Dataset records:
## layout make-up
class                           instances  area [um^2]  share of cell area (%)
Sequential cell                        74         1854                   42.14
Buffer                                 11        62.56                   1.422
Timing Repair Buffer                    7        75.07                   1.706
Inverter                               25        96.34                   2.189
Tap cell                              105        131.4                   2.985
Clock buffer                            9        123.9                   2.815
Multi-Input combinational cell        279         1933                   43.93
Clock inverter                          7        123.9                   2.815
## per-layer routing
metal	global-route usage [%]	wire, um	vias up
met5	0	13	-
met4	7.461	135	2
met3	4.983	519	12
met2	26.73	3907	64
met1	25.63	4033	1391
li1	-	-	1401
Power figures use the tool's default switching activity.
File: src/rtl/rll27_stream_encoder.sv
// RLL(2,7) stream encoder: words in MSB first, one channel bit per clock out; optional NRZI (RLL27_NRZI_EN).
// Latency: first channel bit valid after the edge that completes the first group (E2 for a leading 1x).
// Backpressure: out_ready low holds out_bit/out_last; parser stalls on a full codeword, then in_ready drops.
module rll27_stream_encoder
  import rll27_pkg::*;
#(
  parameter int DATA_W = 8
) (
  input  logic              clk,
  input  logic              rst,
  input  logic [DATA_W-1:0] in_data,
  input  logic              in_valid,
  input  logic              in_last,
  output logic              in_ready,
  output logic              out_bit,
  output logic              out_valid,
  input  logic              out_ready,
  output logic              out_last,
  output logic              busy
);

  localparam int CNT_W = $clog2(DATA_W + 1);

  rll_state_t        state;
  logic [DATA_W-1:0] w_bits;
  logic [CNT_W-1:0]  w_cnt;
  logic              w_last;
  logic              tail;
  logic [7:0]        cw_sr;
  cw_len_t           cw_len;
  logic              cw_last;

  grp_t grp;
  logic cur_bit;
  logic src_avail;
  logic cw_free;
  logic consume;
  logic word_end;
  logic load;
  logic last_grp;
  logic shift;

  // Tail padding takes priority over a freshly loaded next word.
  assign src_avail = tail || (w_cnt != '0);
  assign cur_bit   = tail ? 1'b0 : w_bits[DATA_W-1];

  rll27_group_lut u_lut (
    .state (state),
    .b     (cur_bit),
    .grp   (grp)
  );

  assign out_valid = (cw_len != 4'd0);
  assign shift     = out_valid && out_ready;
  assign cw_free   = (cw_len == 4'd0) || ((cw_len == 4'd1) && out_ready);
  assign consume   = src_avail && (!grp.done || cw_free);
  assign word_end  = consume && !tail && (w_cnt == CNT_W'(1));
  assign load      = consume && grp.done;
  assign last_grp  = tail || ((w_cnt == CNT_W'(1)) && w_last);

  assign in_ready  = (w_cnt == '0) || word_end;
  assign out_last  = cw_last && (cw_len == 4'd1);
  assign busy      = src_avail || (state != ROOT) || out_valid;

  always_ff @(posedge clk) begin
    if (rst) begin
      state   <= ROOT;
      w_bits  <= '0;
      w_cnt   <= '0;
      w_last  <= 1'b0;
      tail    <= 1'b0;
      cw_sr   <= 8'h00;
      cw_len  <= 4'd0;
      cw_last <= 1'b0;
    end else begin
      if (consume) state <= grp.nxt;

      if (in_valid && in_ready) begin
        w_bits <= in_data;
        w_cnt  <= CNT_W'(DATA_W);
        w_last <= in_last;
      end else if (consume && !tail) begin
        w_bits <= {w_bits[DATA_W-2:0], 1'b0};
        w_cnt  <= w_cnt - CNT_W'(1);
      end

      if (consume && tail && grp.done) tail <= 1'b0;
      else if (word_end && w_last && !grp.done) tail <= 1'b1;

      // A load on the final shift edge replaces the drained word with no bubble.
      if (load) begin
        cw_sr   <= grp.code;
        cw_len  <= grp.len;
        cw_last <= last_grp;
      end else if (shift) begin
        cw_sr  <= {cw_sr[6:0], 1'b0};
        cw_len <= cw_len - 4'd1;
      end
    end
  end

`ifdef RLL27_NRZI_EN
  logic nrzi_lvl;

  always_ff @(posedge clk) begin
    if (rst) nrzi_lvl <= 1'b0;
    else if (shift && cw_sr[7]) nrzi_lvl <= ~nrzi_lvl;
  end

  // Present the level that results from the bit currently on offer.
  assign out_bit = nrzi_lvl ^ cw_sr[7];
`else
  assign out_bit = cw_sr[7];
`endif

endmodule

▸ DESCRIPTION OF THE TASK: The lines holding the word "cell" are the answer. Pull them out of the records and copy them.

▸ RESPONSE AREA:
class                           instances  area [um^2]  share of cell area (%)
Sequential cell                        74         1854                   42.14
Tap cell                              105        131.4                   2.985
Multi-Input combinational cell        279         1933                   43.93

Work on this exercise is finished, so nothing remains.